» Exercise description: Lines where the string "outcome" appears are to be copied from the entries below.

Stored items
Segment Open

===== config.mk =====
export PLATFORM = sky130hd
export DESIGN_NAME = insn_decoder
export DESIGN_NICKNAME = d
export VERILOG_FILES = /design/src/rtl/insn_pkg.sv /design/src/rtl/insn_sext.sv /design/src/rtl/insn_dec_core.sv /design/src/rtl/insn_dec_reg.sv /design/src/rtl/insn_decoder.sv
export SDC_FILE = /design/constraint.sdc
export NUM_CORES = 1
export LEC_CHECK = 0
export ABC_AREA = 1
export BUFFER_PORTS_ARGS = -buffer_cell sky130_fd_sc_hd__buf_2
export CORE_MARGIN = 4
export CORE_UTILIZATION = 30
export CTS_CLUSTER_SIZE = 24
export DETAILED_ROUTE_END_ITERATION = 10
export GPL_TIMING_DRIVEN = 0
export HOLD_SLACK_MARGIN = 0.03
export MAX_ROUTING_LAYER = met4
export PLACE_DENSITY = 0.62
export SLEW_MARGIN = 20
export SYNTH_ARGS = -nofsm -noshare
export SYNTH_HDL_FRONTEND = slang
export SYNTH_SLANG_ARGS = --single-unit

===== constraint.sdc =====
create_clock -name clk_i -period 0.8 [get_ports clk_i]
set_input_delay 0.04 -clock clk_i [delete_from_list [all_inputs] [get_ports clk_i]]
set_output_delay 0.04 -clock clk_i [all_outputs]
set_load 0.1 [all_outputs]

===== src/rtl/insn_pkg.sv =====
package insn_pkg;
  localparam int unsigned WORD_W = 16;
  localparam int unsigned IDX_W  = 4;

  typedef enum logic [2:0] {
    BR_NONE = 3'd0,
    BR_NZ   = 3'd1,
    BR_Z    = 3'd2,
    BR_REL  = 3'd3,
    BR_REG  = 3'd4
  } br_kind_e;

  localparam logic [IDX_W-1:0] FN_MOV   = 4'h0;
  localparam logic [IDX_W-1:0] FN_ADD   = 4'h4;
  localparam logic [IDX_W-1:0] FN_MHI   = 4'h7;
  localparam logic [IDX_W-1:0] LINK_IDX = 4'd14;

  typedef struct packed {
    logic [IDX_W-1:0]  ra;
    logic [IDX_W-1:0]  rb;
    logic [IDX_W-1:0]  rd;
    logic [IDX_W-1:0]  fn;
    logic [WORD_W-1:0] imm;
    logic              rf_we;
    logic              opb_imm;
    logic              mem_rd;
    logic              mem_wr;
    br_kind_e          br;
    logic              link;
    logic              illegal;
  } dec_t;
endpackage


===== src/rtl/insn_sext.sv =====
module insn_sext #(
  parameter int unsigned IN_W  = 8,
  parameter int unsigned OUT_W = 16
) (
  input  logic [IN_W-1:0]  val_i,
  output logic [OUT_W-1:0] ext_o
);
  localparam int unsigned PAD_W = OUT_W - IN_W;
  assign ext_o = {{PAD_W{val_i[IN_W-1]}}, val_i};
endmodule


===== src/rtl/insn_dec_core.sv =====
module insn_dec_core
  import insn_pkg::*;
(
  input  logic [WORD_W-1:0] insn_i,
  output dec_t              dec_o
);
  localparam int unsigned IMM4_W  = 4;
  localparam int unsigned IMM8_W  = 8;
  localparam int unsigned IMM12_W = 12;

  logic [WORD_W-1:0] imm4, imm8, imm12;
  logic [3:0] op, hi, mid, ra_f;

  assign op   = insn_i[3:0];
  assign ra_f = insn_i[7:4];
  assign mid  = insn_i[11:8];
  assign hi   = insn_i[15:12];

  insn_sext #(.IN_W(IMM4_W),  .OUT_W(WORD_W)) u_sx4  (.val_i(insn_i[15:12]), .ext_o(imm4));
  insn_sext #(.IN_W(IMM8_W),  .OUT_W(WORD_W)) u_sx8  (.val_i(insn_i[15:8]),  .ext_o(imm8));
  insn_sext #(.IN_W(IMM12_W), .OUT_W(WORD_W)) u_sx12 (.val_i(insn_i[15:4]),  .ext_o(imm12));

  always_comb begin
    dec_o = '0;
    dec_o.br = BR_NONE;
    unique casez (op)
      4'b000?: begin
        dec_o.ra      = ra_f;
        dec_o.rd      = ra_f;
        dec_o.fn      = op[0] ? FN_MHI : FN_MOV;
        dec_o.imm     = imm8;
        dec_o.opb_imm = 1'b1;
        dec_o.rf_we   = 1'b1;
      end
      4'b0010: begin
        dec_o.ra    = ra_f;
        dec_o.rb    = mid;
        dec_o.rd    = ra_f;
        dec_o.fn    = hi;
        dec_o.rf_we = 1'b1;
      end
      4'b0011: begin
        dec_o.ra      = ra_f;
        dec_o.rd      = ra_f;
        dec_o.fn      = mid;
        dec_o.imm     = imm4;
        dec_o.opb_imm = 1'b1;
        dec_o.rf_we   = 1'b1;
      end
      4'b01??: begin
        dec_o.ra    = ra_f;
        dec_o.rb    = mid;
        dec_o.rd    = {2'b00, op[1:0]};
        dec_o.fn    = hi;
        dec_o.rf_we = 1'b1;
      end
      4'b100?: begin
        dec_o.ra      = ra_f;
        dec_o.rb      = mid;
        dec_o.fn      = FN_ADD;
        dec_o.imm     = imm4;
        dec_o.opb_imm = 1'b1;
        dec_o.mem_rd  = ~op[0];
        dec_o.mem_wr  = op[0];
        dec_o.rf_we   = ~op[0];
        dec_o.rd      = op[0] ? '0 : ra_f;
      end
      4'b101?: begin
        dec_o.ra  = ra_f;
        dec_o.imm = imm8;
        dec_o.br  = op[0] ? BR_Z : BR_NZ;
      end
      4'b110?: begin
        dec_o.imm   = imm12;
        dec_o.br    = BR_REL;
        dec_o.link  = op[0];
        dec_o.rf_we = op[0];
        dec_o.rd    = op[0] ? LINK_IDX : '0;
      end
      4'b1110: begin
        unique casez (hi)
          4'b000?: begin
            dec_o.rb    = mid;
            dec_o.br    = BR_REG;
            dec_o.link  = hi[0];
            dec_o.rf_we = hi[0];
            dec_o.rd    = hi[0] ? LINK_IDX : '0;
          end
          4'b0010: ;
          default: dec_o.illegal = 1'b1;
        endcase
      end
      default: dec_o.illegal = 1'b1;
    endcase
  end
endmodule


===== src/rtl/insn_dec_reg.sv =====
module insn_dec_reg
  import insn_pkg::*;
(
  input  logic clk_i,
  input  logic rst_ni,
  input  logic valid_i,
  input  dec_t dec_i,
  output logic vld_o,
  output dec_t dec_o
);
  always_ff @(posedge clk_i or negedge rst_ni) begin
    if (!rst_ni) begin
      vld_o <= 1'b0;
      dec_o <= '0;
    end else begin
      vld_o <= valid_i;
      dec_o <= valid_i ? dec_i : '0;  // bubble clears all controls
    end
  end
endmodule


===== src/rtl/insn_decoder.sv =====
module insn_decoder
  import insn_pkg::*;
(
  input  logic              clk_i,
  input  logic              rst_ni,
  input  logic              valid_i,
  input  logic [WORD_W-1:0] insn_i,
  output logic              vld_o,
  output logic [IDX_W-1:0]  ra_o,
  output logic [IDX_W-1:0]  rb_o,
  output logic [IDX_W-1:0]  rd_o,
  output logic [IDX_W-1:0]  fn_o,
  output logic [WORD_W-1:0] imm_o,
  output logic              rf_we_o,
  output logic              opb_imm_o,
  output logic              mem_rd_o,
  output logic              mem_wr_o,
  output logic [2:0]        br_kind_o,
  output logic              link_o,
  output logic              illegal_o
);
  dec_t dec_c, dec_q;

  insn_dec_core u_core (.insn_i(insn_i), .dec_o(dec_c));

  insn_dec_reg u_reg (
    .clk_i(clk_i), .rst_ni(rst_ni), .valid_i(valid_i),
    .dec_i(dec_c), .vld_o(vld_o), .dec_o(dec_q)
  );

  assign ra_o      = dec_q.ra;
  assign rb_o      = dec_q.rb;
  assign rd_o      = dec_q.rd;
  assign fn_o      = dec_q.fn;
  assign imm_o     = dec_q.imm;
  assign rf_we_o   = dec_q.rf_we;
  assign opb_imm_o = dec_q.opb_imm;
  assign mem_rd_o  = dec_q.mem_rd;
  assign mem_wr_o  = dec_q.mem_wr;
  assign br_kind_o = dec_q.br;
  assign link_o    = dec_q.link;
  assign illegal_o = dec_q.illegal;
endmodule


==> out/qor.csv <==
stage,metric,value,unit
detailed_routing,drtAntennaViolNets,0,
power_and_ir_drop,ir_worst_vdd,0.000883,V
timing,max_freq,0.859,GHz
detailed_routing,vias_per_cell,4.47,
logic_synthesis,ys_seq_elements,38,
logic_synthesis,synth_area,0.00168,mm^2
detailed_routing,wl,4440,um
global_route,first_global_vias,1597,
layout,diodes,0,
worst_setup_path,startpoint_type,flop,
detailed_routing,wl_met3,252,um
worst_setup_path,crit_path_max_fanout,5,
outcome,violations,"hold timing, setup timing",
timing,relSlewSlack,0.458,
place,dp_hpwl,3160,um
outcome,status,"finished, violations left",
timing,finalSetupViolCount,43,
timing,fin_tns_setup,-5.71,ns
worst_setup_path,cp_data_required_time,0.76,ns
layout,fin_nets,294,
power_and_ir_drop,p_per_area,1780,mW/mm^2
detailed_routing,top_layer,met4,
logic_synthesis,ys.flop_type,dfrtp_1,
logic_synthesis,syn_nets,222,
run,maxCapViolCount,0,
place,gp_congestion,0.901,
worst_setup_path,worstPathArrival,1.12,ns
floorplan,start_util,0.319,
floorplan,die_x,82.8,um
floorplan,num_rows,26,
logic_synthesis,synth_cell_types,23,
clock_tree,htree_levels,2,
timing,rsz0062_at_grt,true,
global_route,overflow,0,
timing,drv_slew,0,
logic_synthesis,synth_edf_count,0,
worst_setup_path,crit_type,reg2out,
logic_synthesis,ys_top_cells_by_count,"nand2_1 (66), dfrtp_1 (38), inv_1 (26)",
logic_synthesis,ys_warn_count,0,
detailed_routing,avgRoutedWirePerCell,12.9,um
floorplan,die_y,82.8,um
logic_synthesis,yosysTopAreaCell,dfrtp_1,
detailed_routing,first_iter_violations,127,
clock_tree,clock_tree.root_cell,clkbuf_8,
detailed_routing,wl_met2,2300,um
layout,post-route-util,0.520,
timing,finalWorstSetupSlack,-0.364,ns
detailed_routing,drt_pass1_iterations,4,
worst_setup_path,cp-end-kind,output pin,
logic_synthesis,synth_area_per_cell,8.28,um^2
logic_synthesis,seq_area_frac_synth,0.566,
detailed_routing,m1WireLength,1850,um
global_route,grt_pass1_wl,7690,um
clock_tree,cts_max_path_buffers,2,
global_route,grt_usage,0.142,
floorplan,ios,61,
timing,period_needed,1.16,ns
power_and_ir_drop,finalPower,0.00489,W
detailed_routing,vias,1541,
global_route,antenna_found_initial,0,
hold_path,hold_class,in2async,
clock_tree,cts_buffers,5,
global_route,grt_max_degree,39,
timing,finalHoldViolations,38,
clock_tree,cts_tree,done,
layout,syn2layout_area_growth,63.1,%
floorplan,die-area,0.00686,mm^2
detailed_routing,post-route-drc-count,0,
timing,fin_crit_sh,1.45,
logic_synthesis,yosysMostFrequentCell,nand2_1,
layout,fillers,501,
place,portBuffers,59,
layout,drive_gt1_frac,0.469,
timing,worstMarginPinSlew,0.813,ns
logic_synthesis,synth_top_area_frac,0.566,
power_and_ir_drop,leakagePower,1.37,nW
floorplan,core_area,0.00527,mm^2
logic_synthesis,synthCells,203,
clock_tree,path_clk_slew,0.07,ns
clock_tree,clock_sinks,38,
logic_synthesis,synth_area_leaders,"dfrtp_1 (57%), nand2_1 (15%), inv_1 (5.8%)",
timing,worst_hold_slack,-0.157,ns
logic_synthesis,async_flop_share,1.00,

Segment Closed
Segment Open

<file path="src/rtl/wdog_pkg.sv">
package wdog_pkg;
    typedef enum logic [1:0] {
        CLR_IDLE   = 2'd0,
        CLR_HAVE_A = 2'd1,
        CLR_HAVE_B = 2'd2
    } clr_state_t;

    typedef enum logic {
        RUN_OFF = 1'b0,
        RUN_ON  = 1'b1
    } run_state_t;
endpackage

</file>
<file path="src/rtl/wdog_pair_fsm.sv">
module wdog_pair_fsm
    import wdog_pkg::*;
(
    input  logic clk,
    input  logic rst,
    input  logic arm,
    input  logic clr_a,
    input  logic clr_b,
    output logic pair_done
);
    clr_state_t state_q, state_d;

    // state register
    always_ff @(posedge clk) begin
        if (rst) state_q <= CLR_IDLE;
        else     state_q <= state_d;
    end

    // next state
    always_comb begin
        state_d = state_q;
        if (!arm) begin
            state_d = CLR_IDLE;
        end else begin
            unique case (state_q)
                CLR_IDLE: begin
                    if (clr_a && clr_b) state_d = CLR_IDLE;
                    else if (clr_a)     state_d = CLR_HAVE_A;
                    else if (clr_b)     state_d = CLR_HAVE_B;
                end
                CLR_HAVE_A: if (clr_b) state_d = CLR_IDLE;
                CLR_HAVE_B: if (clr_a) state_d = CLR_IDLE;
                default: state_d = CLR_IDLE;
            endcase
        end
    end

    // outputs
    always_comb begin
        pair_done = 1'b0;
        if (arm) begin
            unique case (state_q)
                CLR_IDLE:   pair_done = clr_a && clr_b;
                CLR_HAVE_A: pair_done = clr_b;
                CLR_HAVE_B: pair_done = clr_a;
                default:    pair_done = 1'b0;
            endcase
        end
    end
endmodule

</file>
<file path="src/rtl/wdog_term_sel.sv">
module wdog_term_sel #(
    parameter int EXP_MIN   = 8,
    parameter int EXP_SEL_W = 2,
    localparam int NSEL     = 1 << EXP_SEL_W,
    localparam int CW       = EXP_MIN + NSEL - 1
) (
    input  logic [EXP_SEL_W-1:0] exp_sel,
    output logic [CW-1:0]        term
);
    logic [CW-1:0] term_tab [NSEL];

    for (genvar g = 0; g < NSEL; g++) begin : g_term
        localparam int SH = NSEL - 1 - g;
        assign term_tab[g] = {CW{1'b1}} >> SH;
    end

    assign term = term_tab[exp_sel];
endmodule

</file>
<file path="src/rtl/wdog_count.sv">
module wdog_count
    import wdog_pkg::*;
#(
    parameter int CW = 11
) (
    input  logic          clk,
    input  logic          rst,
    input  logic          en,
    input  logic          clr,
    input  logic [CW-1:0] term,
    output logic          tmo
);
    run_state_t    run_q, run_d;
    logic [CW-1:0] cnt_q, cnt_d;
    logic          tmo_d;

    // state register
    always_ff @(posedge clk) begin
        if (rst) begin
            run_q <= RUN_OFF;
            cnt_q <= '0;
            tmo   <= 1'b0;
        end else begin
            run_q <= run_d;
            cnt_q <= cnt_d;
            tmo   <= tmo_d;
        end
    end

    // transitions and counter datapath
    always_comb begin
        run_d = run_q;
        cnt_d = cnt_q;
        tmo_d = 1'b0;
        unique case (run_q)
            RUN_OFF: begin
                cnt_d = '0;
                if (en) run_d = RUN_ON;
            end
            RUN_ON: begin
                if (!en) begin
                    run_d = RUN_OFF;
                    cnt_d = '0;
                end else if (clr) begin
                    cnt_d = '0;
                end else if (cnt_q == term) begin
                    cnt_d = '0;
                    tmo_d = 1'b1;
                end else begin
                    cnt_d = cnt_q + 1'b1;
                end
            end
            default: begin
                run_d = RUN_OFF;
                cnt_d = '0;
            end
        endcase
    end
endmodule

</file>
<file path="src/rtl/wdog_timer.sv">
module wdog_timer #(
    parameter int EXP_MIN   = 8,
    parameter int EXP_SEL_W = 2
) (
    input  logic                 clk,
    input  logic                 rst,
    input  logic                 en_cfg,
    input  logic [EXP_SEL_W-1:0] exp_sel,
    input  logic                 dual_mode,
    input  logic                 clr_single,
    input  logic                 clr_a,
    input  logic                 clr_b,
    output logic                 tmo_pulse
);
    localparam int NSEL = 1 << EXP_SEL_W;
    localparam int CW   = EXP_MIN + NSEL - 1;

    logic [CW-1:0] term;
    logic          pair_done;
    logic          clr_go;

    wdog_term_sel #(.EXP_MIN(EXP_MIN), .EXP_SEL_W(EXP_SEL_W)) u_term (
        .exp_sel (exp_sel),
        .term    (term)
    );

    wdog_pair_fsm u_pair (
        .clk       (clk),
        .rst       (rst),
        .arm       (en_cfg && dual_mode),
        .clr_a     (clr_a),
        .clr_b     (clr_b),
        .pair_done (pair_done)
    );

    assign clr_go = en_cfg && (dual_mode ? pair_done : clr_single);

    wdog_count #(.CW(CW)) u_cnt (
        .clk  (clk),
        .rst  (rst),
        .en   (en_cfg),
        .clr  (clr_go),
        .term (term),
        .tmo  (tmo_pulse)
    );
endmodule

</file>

Segment Closed
Segment Open

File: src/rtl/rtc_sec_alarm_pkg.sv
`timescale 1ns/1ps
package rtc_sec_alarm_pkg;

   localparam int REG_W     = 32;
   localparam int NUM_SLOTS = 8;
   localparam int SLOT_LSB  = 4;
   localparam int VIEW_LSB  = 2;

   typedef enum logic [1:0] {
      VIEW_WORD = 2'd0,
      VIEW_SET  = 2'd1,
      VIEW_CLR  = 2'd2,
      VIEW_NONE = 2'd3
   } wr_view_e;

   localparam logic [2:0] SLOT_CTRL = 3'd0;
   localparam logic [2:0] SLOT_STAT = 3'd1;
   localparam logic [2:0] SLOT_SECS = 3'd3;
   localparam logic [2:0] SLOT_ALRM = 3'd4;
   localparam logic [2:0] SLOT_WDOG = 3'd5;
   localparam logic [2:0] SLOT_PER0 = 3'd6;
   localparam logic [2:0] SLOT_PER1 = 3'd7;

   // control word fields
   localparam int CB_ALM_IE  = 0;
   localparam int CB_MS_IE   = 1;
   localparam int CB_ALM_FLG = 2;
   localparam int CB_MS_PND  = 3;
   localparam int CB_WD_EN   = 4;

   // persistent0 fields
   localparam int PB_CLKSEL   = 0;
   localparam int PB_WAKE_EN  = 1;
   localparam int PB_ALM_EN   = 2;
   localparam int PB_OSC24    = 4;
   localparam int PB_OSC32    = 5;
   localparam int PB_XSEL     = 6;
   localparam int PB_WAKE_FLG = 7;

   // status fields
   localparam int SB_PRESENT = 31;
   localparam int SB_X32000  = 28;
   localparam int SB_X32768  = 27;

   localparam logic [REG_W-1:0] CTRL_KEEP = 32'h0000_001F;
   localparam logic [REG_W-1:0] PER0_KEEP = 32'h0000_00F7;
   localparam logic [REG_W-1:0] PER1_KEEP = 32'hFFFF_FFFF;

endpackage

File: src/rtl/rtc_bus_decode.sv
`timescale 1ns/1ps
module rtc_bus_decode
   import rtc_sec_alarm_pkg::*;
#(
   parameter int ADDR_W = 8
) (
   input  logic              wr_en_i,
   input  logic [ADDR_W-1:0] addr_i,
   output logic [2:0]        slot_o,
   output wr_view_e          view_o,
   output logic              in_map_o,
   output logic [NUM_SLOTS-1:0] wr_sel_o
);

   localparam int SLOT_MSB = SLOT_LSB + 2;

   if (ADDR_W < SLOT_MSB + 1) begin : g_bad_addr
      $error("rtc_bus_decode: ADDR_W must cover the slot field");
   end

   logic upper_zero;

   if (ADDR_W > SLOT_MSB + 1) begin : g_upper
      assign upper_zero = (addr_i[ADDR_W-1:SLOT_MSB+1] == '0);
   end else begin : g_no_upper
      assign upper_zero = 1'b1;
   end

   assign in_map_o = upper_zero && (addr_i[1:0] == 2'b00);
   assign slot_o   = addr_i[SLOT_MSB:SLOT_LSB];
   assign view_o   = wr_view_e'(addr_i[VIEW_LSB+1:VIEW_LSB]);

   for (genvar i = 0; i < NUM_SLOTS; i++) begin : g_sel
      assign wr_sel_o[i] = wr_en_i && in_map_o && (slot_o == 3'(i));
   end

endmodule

Segment Closed

» Written answer:
outcome,violations,"hold timing, setup timing",
outcome,status,"finished, violations left",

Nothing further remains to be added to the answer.